***** Study material *****

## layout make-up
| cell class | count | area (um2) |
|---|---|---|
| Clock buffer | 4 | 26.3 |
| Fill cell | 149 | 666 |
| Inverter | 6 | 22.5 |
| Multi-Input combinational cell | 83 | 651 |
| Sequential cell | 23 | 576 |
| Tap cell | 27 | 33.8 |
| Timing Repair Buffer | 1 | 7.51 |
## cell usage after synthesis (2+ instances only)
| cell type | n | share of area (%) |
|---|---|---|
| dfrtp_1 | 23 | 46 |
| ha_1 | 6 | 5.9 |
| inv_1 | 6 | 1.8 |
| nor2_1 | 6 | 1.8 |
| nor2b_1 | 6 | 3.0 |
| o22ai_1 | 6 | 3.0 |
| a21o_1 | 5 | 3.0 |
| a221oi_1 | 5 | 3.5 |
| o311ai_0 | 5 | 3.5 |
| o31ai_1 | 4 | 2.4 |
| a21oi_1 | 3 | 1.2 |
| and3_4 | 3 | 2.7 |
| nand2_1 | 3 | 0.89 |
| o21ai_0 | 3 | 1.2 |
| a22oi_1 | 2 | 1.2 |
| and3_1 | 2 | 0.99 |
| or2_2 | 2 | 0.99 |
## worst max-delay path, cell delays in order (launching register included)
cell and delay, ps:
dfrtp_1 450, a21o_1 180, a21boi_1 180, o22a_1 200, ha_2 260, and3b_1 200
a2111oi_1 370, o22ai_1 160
<file path="config.mk">
export PLATFORM = sky130hd
export DESIGN_NAME = router_pkt_src
export DESIGN_NICKNAME = d
export VERILOG_FILES = /design/src/rtl/router_pkt_src.sv
export SDC_FILE = /design/constraint.sdc
export NUM_CORES = 1
export LEC_CHECK = 0
export CAP_MARGIN = 10
export CORE_UTILIZATION = 30
export CTS_CLUSTER_DIAMETER = 100
export DETAILED_ROUTE_END_ITERATION = 8
export REMOVE_ABC_BUFFERS = 1
export SLEW_MARGIN = 10
export SYNTH_ARGS = -nofsm -noshare
export SYNTH_HDL_FRONTEND = slang
export SYNTH_SLANG_ARGS = --single-unit
export TNS_END_PERCENT = 20
</file>
<file path="constraint.sdc">
create_clock -name clock -period 5.45 [get_ports clock]
set_input_delay 1.635 -clock clock [delete_from_list [all_inputs] [get_ports clock]]
set_output_delay 1.635 -clock clock [all_outputs]
set_load 0.01 [all_outputs]
</file>
$ cat config.mk
export PLATFORM = sky130hd
export DESIGN_NAME = seq_div_26by13
export DESIGN_NICKNAME = d
export VERILOG_FILES = /design/src/rtl/seq_div_26by13.sv
export SDC_FILE = /design/constraint.sdc
export NUM_CORES = 1
export LEC_CHECK = 0
export BUFFER_PORTS_ARGS = -buffer_cell sky130_fd_sc_hd__buf_4
export CORE_ASPECT_RATIO = 1.4
export CORE_MARGIN = 3
export CORE_UTILIZATION = 40
export CTS_BUF_LIST = sky130_fd_sc_hd__clkbuf_4
export DETAILED_ROUTE_END_ITERATION = 12
export PLACE_DENSITY = 0.66
export SLEW_MARGIN = 20
export SYNTH_ARGS = -nofsm -noshare
export SYNTH_HDL_FRONTEND = slang
export SYNTH_SLANG_ARGS = --single-unit
$ cat constraint.sdc
create_clock -name clk -period 3.2 [get_ports clk]
set_clock_uncertainty 0.15 [all_clocks]
set_input_delay 0.64 -clock clk [delete_from_list [all_inputs] [get_ports clk]]
set_output_delay 0.64 -clock clk [all_outputs]
set_load 0.03 [all_outputs]
$ cat src/rtl/seq_div_26by13.sv
// Iterative radix-2 restoring divider: 2W-bit dividend by W-bit divisor, one quotient bit per clock.
// Divide-by-zero and quotient overflow are flagged and finish in a single cycle.
module seq_div_26by13 #(
    parameter int W = 13
) (
    input  logic             clk,
    input  logic             rst,
    input  logic             in_valid,
    output logic             in_ready,
    input  logic [2*W-1:0]   y,
    input  logic [W-1:0]     b,
    output logic             out_valid,
    input  logic             out_ready,
    output logic [W-1:0]     q,
    output logic [W-1:0]     r,
    output logic             dz,
    output logic             ovf,
    output logic [1:0]       fsm_state
);

    localparam int CW = $clog2(W);

    typedef enum logic [1:0] {
        IDLE = 2'd0,
        BUSY = 2'd1,
        DONE = 2'd2
    } state_t;

    state_t          state;
    logic [W:0]      rem;
    logic [W-1:0]    dnd;
    logic [W-1:0]    dvs;
    logic [CW-1:0]   cnt;

    logic [W:0]      t;
    logic [W:0]      diff;
    logic            ge;
    logic [W:0]      rem_next;

    // One shift/compare/subtract step; rem stays below dvs so rem[W] is always 0.
    always_comb begin
        t        = {rem[W-1:0], dnd[W-1]};
        diff     = t - {1'b0, dvs};
        ge       = (t >= {1'b0, dvs});
        rem_next = ge ? diff : t;
    end

    assign in_ready  = (state == IDLE);
    assign out_valid = (state == DONE);
    assign fsm_state = state;

    // Handshakes: a transfer happens on an edge where valid and ready are both 1;
    // valid/data are sampled only then, and the result is held until out_ready.
    always_ff @(posedge clk) begin
        if (rst) begin
            state <= IDLE;
            rem   <= '0;
            dnd   <= '0;
            dvs   <= '0;
            cnt   <= '0;
            q     <= '0;
            r     <= '0;
            dz    <= 1'b0;
            ovf   <= 1'b0;
        end else begin
            case (state)
                IDLE: begin
                    if (in_valid) begin
                        if (b == '0) begin
                            q     <= '1;
                            r     <= y[W-1:0];
                            dz    <= 1'b1;
                            ovf   <= 1'b0;
                            state <= DONE;
                        end else if (y[2*W-1:W] >= b) begin
                            q     <= '1;
                            r     <= y[W-1:0];
                            dz    <= 1'b0;
                            ovf   <= 1'b1;
                            state <= DONE;
                        end else begin
                            rem   <= {1'b0, y[2*W-1:W]};
                            dnd   <= y[W-1:0];
                            dvs   <= b;
                            cnt   <= '0;
                            q     <= '0;
                            dz    <= 1'b0;
                            ovf   <= 1'b0;
                            state <= BUSY;
                        end
                    end
                end
                BUSY: begin
                    rem <= rem_next;
                    dnd <= {dnd[W-2:0], 1'b0};
                    q   <= {q[W-2:0], ge};
                    cnt <= cnt + 1'b1;
                    if (cnt == CW'(W - 1)) begin
                        r     <= rem_next[W-1:0];
                        state <= DONE;
                    end
                end
                DONE: begin
                    if (out_ready) begin
                        state <= IDLE;
                    end
                end
                default: state <= IDLE;
            endcase
        end
    end

endmodule
File: src/rtl/soc_wb_pkg.sv
// Shared definitions for the SoC Wishbone fabric: arbiter state encoding and
// the default read data returned on a timed-out transaction.
package soc_wb_pkg;

    typedef enum logic [1:0] {
        ST_IDLE  = 2'd0,
        ST_BUSY  = 2'd1,
        ST_GUARD = 2'd2
    } state_t;

    localparam logic [31:0] ERR_DATA_DEFAULT = 32'hDEADBEEF;

endpackage

File: src/rtl/rr_pick.sv
// Combinational round-robin picker: the first requester found when scanning
// upward from (last+1) mod N_MST wins.
module rr_pick #(
    parameter int N_MST = 2,
    parameter int IW    = (N_MST > 1) ? $clog2(N_MST) : 1
) (
    input  logic [N_MST-1:0] req,
    input  logic [IW-1:0]    last,
    output logic             valid,
    output logic [IW-1:0]    idx
);

    // cand[k] is the master examined at scan position k (k=0 is highest priority)
    logic [IW-1:0] cand [N_MST];

    for (genvar gi = 0; gi < N_MST; gi++) begin : g_cand
        assign cand[gi] = IW'((int'(last) + gi + 1) % N_MST);
    end

    always_comb begin
        valid = 1'b0;
        idx   = '0;
        for (int k = N_MST - 1; k >= 0; k--) begin
            if (req[cand[k]]) begin
                valid = 1'b1;
                idx   = cand[k];
            end
        end
    end

endmodule

File: src/rtl/wb_arbiter_rr.sv
// Round-robin Wishbone arbiter: one master per transaction, a guard cycle
// between transactions, and a bus-error ack when the slave never answers.
module wb_arbiter_rr
    import soc_wb_pkg::*;
#(
    parameter int             N_MST    = 2,
    parameter int             DW       = 32,
    parameter int             AW       = 16,
    parameter int             TIMEOUT  = 255,
    parameter logic [DW-1:0]  ERR_DATA = DW'(ERR_DATA_DEFAULT)
) (
    input  logic                  clk,
    input  logic                  rst_n,
    input  logic [N_MST*AW-1:0]   m_addr,
    input  logic [N_MST*DW-1:0]   m_wdata,
    input  logic [N_MST*DW/8-1:0] m_wmsk,
    input  logic [N_MST-1:0]      m_we,
    input  logic [N_MST-1:0]      m_cyc,
    output logic [N_MST-1:0]      m_ack,
    output logic [DW-1:0]         m_rdata,
    output logic [AW-1:0]         s_addr,
    output logic [DW-1:0]         s_wdata,
    output logic [DW/8-1:0]       s_wmsk,
    output logic                  s_we,
    output logic                  s_cyc,
    input  logic                  s_ack,
    input  logic [DW-1:0]         s_rdata,
    output logic                  err,
    output logic [1:0]            err_mst,
    input  logic                  err_clr
);

    localparam int IW = (N_MST > 1) ? $clog2(N_MST) : 1;
    localparam int CW = $clog2(TIMEOUT + 1);
    localparam int MW = DW / 8;

    state_t        state_reg, state_next;
    logic [IW-1:0] gnt_reg, gnt_next;
    logic [IW-1:0] last_reg, last_next;
    logic [CW-1:0] cnt_reg, cnt_next;
    logic          err_reg, err_next;
    logic [1:0]    err_mst_reg, err_mst_next;

    logic          pick_valid;
    logic [IW-1:0] pick_idx;

    logic [AW-1:0] addr_arr  [N_MST];
    logic [DW-1:0] wdata_arr [N_MST];
    logic [MW-1:0] wmsk_arr  [N_MST];

    logic busy, req_live, ack_fire, timeout_hit;

    for (genvar gi = 0; gi < N_MST; gi++) begin : g_split
        assign addr_arr[gi]  = m_addr[gi*AW +: AW];
        assign wdata_arr[gi] = m_wdata[gi*DW +: DW];
        assign wmsk_arr[gi]  = m_wmsk[gi*MW +: MW];
        assign m_ack[gi]     = (ack_fire || timeout_hit) && (gnt_reg == IW'(gi));
    end

    rr_pick #(
        .N_MST (N_MST),
        .IW    (IW)
    ) u_pick (
        .req   (m_cyc),
        .last  (last_reg),
        .valid (pick_valid),
        .idx   (pick_idx)
    );

    // A master that has dropped cyc gets neither a forwarded ack nor a timeout.
    assign busy        = (state_reg == ST_BUSY);
    assign req_live    = m_cyc[gnt_reg];
    assign ack_fire    = busy && req_live && s_ack;
    assign timeout_hit = busy && req_live && !s_ack && (cnt_reg == CW'(TIMEOUT));

    // Slave-side muxes are gated by BUSY so idle outputs stay at zero.
    assign s_cyc   = busy && req_live && !timeout_hit;
    assign s_addr  = busy ? addr_arr[gnt_reg]  : '0;
    assign s_wdata = busy ? wdata_arr[gnt_reg] : '0;
    assign s_wmsk  = busy ? wmsk_arr[gnt_reg]  : '0;
    assign s_we    = busy && m_we[gnt_reg];
    assign m_rdata = !busy ? '0 : (timeout_hit ? ERR_DATA : s_rdata);

    assign err     = err_reg;
    assign err_mst = err_mst_reg;

    always_ff @(posedge clk or negedge rst_n) begin
        if (!rst_n) begin
            state_reg   <= ST_IDLE;
            gnt_reg     <= '0;
            last_reg    <= IW'(N_MST - 1);
            cnt_reg     <= '0;
            err_reg     <= 1'b0;
            err_mst_reg <= 2'b00;
        end else begin
            state_reg   <= state_next;
            gnt_reg     <= gnt_next;
            last_reg    <= last_next;
            cnt_reg     <= cnt_next;
            err_reg     <= err_next;
            err_mst_reg <= err_mst_next;
        end
    end

    always_comb begin
        state_next   = state_reg;
        gnt_next     = gnt_reg;
        last_next    = last_reg;
        cnt_next     = cnt_reg;
        err_next     = err_reg;
        err_mst_next = err_mst_reg;

        // A timeout in the same cycle overrides the clear below.
        if (err_clr) begin
            err_next = 1'b0;
        end

        unique case (state_reg)
            ST_IDLE: begin
                if (pick_valid) begin
                    gnt_next   = pick_idx;
                    last_next  = pick_idx;
                    cnt_next   = '0;
                    state_next = ST_BUSY;
                end
            end
            ST_BUSY: begin
                if (!req_live || ack_fire) begin
                    state_next = ST_GUARD;
                end else if (timeout_hit) begin
                    err_next     = 1'b1;
                    err_mst_next = 2'(gnt_reg);
                    state_next   = ST_GUARD;
                end else if (cnt_reg != CW'(TIMEOUT)) begin
                    cnt_next = cnt_reg + CW'(1);
                end
            end
            ST_GUARD: begin
                state_next = ST_IDLE;
            end
            default: begin
                state_next = ST_IDLE;
            end
        endcase
    end

endmodule

File: config.mk
export PLATFORM = sky130hd
export DESIGN_NAME = wb_arbiter_rr
export DESIGN_NICKNAME = d
export VERILOG_FILES = /design/src/rtl/soc_wb_pkg.sv /design/src/rtl/rr_pick.sv /design/src/rtl/wb_arbiter_rr.sv
export SDC_FILE = /design/constraint.sdc
export NUM_CORES = 1
export LEC_CHECK = 0
export CORE_AREA = 2 2 90 92
export CTS_CLUSTER_SIZE = 40
export DETAILED_ROUTE_END_ITERATION = 12
export DIE_AREA = 0 0 92 94
export DONT_BUFFER_PORTS = 1
export SETUP_SLACK_MARGIN = 0.05
export SLEW_MARGIN = 40
export SYNTH_ARGS = -nofsm -noshare
export SYNTH_HDL_FRONTEND = slang
export SYNTH_SLANG_ARGS = --single-unit
File: constraint.sdc
create_clock -name clk -period 2.2 [get_ports clk]
set_input_delay 0.55 -clock clk [delete_from_list [all_inputs] [get_ports clk]]
set_output_delay 0.55 -clock clk [all_outputs]
set_load 0.01 [all_outputs]
Word level (Yosys, flattened, before mapping). Index checks and enable logic that the tools add are counted.

Word-level logic and storage cells: 82. Input port bits: 144. Flip-flop bits (word level): 14. Output and inout bits: 91.

Bitwise operators: 3. $lt $le $gt $ge: 4. Multiplexer cells: 39. Reductions and logical operators: 19. $add $sub $neg: 3. Eq/ne operators: 8.

Operator list (number): 2-to-1 mux 32 bit (6); 2-to-1 mux 16 bit (4); 2-to-1 mux 8 bit (4); 2-to-1 mux 1 bit (16); 2-to-1 mux 4 bit (4); case mux 8 bit (2 select lines) (1); adder 8 x 1 -> 8 bit (second input constant) (1); equality test 8 bit (second input constant) (1); logical AND 1 bit (8); != test 8 bit (second input constant) (1); less-than comparator 1 x 2 -> 1 bit (second input constant) (3); 2-to-1 mux 2 bit (3); != test 2 bit (second input constant) (3); AND reduction 5 bit (1); case mux 2 bit (2 select lines) (1); AND reduction 2 bit (2); logical NOT 1 bit (3); != test 3 x 1 -> 1 bit (second input constant) (1); AND reduction 3 bit (1); adder 1 bit (second input constant) (2); equality test 2 x 1 -> 1 bit (second input constant) (1); greater-or-equal comparator 2 bit (second input constant) (1); logical NOT 2 bit (1); logical OR 1 bit (2); other kinds (4) (5).

Logic depth before layout (Yosys ltp).
Depth after elaboration: 8. Gate-level depth with buffers: 7. Mapped depth without buffers: 6.

Modules after synthesis. Synthesis repeated with hierarchy kept, for this count alone.

Cell total of the unflattened synthesis: 261. Area, all modules: 1815.5 µm².

By module, submodules not included: wb_arbiter_rr (cells an instance 259, times used 1, area an instance 1801.7 µm², sequential area each 351.6 µm²); rr_pick (cells an instance 2, times used 1, area an instance 13.8 µm², sequential area each 0.0 µm²).

Least setup slack after synthesis. Ideal clock, no wire load.

Kind: input-to-output. Start: input s_ack. End: output m_rdata[17]. Slack: 0.111 ns. Cell stages on the path: 5. Path buffers: 1. Data arrival time: 1.539 ns. Data required time: 1.650 ns. Path through: or3b_1 nor2_1 nand2_1 buf_2 and3_1.

Cells in the longest elaborated chain, start to end: 5.

Ends and longest elaborated chain: start: declaration (RTL line wb_arbiter_rr.sv:26) `input logic s_ack,`; logical NOT 1 bit (RTL line wb_arbiter_rr.sv:74) `assign timeout_hit = busy && req_live && !s_ack && (cnt_reg == CW'(TIMEOUT));`; logical AND 1 bit (2 in a row) (RTL line wb_arbiter_rr.sv:74); 2-to-1 mux 32 bit (2 in a row) (RTL line wb_arbiter_rr.sv:82) `assign m_rdata = !busy ? '0 : (timeout_hit ? ERR_DATA : s_rdata);`; end: declaration (RTL line wb_arbiter_rr.sv:20) `output logic [DW-1:0] m_rdata,`.

No other way between the ends.

Worst setup path after layout.
Start: register state_reg[1]. End: output m_rdata[22].

Cells in the longest elaborated chain, start to end: 6.

Ends and longest elaborated chain: start: declaration (RTL line wb_arbiter_rr.sv:37) `state_t state_reg, state_next;`; start signal: assignment (RTL line wb_arbiter_rr.sv:96) `state_reg <= state_next;`; equality test 2 x 1 -> 1 bit (*) (RTL line wb_arbiter_rr.sv:71) `assign busy = (state_reg == ST_BUSY);`; logical AND 1 bit (3 in a row) (RTL line wb_arbiter_rr.sv:74); 2-to-1 mux 32 bit (RTL line wb_arbiter_rr.sv:82); 2-to-1 mux 32 bit (*) (RTL line wb_arbiter_rr.sv:82).

Every way passes the cells marked *; elsewhere a longest branch is shown, timed or not.

==> impl_metrics.csv <==
group,metric,value,unit
floorplan,fp.coreArea,0.00761,sq mm
global_routing,use_met1,16.8,%
route,drc,0,
global_routing,antenna_found_initial,0,
floorplan,ioPinCount,235,
global_routing,grt_overflow_total,0,
setup_path,critPathRequiredTime,1650,ps
cells_and_area,area_growth_syn_to_layout,24.1,%
timing,skew,2.00,ps
global_routing,grt_max_degree,59,
timing,drv_slew,0,
clock_tree,clkLatencyLatePin,250,ps
pwr,finalPower,2.84,mW
pwr,p_per_area,1240,mW/mm^2
cells_and_area,fin_nets,411,
synthesis,dominantRegCellSynth,"dfrtp_1",
synthesis,yosysUniqueCellTypes,42,
timing,rsz0062_at_grt,"yes",
timing,max_freq,462,MHz
route,vias_per_cell,5.29,
cells_and_area,antenna_cells,0,
clock_tree,clk_pin_slew,60,ps
global_routing,grt_pass1_vias,1717,
synthesis,yosysTopAreaCell,"mux2i_1",
global_routing,met2_usage,25.4,%
route,dr_total_vias,1941,
clock_tree,clock-sinks,14,
route,drt-total-wl,6410,um
placed_design,io_buffers,0,
synthesis,synth_area,0.00184,sq mm
hold_path,hp-class,"input port to async pin",
flow_run,maxCapViolCount,0,
setup_path,crit_slowest_cell,"dfrtp_1",
placed_design,globalplace.congestion,0.894,
pwr,peakVddDrop,0.488,mV
clock_tree,tritoncts,"done",
timing,finalCriticalPeriod,2170,ps
synthesis,avgSynthCellArea,7.05,sq um
timing,max_slew.worst_pin.slew,610,ps
setup_path,path_max_fanout,17,
synthesis,ys_seq_elements,14,
synthesis,syn_nets,406,
clock_tree,htree_levels,1,
timing,worst_slack,33.4,ps
placed_design,dp_slack,39.2,ps
setup_path,crit_chain,"or3b_4 > nor2_4 > nand2_4 > buf_12 > and3_4",
timing,period_share,98.5,%
setup_path,max_stage_delay,400,ps
clock_tree,cts_buffers,3,
pwr,p_leak,1.14,nW
synthesis,yosysSeqAreaShare,19.1,%
global_routing,top_usage_layer,"met2",
route,post_drt_wl_per_cell,17.5,um
synthesis,synth_top_area_share,29.4,%
global_routing,grt_use_met3,0.963,%
synthesis,yosysWarnings,0,
floorplan,rows,32,
status,status,"complete, no violations",
route,first_pass_iters,4,
timing,setup_viol,0,
synthesis,syn-instance-count,261,
synthesis,synth-edff-count,0,
floorplan,die_area,0.00865,sq mm
setup_path,path_buf_inv,1,
placed_design,dp_hpwl,5090,um
clock_tree,clk_path_buf_depth,2,
timing,slew_headroom,59.2,%
setup_path,end_kind,"primary output",
synthesis,synth-async-reset-ratio,100,%
setup_path,cp_top_family,"simple AND/OR/NAND/NOR gates",
timing,hold_viol,0,
cells_and_area,drive_gt1_share,29.1,%
setup_path,path_class,"flip-flop to primary output",
setup_path,cp.arrival,1620,ps
floorplan,fp.dieW,92,um
floorplan,initial_core_util,24.2,%
clock_tree,clockRootBuffer,"clkbuf_8",
floorplan,die_h,94,um
synthesis,netlist_top_cells_area,"mux2i_1 (29%), dfrtp_1 (18%), nor2_1 (12%)",
route,first_iter_violations,26,
global_routing,grt_first_pass_wirelength,9140,um
route,route.antenna.remaining_nets,0,
setup_path,worst_setup_path_start_kind,"flip-flop",
cells_and_area,largest_reg_flops,8,
global_routing,grt_usage,13.5,%
## synth_stat cells, types with 2 or more instances
| cell type | n |
|---|---|
| nand2b_1 | 2 |
| a21oi_1 | 6 |
| mux2i_1 | 54 |
| dfrtp_1 | 13 |
| buf_2 | 9 |
| or3_1 | 2 |
| nor3b_1 | 2 |
| nand2_1 | 53 |
| nand3_1 | 5 |
| a21o_2 | 3 |
| clkbuf_1 | 9 |
| and3_1 | 8 |
| nor2_1 | 58 |
| o21ai_0 | 7 |
| a31oi_1 | 3 |
## cell families after synthesis
kind of cell,share of synthesized area [%]
adders and majority gates,0.680
muxes,30.8
and+or+nand+nor,32.2
buffers and inverters,6.80
other,0.204
xor gates and xnor gates,0.476
AOI/OAI and AO/OA,9.79
DFF,19.1
## worst reg2reg max path, delay by kind of cell, from the launching register on
family                 cells  cell delay, ps
AOI/OAI and AO/OA          2             300
buffers and inverters      2             340
DFF                        1             450
muxes                      1             370
and+or+nand+nor            1             350
## final timing paths
check / start / end / slack [ps] / cells after the start
worst max-delay path: state_reg[1] / m_rdata[22] / 30 / 5
worst min-delay path: rst_n / last_reg / 140 / 0
worst max register to register: gnt_reg / cnt_reg[3] / 310 / 6
worst min register to register: last_reg / last_reg / 530 / 2
max in group asynchronous: rst_n / gnt_reg / 1000 / 1
min in group clk: m_cyc[0] / last_reg / 370 / 1
## per-stage QoR
stage | setup TNS, ps | utilization (%) | hold WS (ps) | std cells | cell area, sq um
after floorplan | 0 | - | 254 | 261 | 1840
after global placement | 0 | 26.3 | 255 | 356 | 2000
after detailed placement | 0 | 26.3 | 255 | 356 | 2000
after CTS | 0 | 29.5 | 132 | 367 | 2250
after global routing | -57.5 | 30.0 | 132 | 367 | 2280
final | 0 | 30.0 | 138 | 367 | 2280
## placed cells by master (no fill, tap or decap), drive strengths merged, types with 2 or more instances in the layout
master,netlist,layout
nor2,58,58
mux2i,54,54
nand2,53,53
buf,12,21
dfrtp,13,13
and3,8,8
o21ai,7,7
a21oi,6,6
nand3,5,5
clkbuf,10,4
a31oi,4,4
a21o,3,3
or3,3,3
nor3b,2,2
nand2b,2,2
inv,2,2
mux2,2,2
o211ai,2,2
a22o,2,2
## report_power, final
part	switching (mW)	internal, mW
sequential	0.0631	0.335
clock	0.0965	0.159
combinational	1.37	0.822
## layout make-up
type	instances	area, sq um
Clock buffer	4	55.1
Timing Repair Buffer	22	220
Sequential cell	14	357
Tap cell	102	128
Fill cell	792	5320
Inverter	2	10.0
Multi-Input combinational cell	223	1510
## routing by layer
metal	up-vias	part of all wire, %
met2	142	53
li1	890	-
met3	5	6.7
met5	-	0
met4	0	0.78
met1	904	39
## repair_timing
action,in CTS,in global routing
gates cloned,1,0
buffers inserted,5,0
hold buffers,1,0
setup endpoints to repair,35,28
gates resized for setup,32,12
endpoints found under the hold margin,13,0
No activity file was read; power rests on OpenSTA's default activity.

*****

Action item: Report every line above that has the string "declaration" in it.

Problem solution:
Ends and longest elaborated chain: start: declaration (RTL line wb_arbiter_rr.sv:26) `input logic s_ack,`; logical NOT 1 bit (RTL line wb_arbiter_rr.sv:74) `assign timeout_hit = busy && req_live && !s_ack && (cnt_reg == CW'(TIMEOUT));`; logical AND 1 bit (2 in a row) (RTL line wb_arbiter_rr.sv:74); 2-to-1 mux 32 bit (2 in a row) (RTL line wb_arbiter_rr.sv:82) `assign m_rdata = !busy ? '0 : (timeout_hit ? ERR_DATA : s_rdata);`; end: declaration (RTL line wb_arbiter_rr.sv:20) `output logic [DW-1:0] m_rdata,`.
Ends and longest elaborated chain: start: declaration (RTL line wb_arbiter_rr.sv:37) `state_t state_reg, state_next;`; start signal: assignment (RTL line wb_arbiter_rr.sv:96) `state_reg <= state_next;`; equality test 2 x 1 -> 1 bit (*) (RTL line wb_arbiter_rr.sv:71) `assign busy = (state_reg == ST_BUSY);`; logical AND 1 bit (3 in a row) (RTL line wb_arbiter_rr.sv:74); 2-to-1 mux 32 bit (RTL line wb_arbiter_rr.sv:82); 2-to-1 mux 32 bit (*) (RTL line wb_arbiter_rr.sv:82).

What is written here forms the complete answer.